Of all the lines in the records below, copy only those that contain the string "logic".

────────────────

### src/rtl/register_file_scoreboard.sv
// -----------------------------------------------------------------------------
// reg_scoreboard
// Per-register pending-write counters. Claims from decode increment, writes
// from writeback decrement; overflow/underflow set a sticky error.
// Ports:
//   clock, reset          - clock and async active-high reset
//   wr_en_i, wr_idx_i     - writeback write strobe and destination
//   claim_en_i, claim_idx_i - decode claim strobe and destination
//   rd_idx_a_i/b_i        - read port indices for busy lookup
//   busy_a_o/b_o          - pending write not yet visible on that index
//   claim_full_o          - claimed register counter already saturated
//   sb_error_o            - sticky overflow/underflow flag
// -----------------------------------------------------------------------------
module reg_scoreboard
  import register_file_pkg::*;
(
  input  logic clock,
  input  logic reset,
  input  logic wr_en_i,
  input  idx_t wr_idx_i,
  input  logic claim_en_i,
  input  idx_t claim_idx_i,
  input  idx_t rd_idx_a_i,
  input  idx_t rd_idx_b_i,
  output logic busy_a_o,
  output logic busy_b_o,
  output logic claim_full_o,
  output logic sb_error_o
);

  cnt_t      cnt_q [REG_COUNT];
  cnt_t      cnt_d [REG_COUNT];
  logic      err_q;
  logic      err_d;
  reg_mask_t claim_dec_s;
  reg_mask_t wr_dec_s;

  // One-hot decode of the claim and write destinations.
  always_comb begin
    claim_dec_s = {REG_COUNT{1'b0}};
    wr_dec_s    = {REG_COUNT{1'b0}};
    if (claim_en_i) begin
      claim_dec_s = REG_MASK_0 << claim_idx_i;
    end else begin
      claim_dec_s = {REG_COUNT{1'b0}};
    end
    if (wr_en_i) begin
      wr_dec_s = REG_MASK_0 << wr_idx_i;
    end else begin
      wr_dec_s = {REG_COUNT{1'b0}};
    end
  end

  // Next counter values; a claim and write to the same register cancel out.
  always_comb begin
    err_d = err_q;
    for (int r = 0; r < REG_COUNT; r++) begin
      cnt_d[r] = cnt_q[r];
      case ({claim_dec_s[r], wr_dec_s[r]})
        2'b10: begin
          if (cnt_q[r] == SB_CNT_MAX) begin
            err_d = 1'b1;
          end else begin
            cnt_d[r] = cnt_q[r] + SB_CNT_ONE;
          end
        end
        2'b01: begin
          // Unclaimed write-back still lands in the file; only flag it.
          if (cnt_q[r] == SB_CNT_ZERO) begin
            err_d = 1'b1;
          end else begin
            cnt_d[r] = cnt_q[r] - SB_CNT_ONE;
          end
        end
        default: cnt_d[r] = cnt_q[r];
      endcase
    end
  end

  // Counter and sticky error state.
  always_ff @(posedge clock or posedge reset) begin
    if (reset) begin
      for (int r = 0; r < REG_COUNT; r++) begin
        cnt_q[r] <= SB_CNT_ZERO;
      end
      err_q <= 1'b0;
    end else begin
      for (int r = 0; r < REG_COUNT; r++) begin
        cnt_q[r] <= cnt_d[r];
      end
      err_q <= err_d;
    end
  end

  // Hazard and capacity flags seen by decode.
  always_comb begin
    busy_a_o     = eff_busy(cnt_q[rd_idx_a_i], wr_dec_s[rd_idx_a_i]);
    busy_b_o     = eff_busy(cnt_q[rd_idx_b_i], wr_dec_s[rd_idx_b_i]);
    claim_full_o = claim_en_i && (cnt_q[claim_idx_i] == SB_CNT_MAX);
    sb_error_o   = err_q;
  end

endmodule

────────────────

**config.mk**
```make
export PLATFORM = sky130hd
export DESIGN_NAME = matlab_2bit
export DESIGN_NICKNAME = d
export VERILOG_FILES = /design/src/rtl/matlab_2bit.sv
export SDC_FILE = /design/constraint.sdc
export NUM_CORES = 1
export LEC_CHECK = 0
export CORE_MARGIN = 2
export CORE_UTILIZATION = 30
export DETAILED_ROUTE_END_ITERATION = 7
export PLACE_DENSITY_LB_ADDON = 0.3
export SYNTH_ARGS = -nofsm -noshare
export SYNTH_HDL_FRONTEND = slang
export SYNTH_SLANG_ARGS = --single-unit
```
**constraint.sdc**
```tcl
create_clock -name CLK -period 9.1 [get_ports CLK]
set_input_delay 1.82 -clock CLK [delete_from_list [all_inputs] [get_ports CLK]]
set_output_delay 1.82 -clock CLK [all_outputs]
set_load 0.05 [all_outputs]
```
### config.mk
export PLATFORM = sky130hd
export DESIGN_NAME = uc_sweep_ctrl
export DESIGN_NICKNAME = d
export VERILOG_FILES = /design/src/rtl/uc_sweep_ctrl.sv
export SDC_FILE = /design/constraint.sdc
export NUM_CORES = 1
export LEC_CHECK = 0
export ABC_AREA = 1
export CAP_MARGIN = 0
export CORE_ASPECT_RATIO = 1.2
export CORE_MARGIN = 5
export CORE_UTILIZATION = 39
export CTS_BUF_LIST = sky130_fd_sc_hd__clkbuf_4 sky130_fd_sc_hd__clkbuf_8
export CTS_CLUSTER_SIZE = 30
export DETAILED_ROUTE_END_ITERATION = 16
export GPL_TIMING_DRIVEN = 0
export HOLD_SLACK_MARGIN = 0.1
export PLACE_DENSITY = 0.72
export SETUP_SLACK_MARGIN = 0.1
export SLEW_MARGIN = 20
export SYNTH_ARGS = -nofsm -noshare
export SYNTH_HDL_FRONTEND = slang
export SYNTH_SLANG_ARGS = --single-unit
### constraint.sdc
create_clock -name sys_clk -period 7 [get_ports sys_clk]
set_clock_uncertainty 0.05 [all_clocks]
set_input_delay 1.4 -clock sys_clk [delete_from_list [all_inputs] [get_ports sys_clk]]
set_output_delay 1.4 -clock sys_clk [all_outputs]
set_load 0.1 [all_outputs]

────────────────

Output for this task:
  input  logic clock,
  input  logic reset,
  input  logic wr_en_i,
  input  logic claim_en_i,
  output logic busy_a_o,
  output logic busy_b_o,
  output logic claim_full_o,
  output logic sb_error_o
  logic      err_q;
  logic      err_d;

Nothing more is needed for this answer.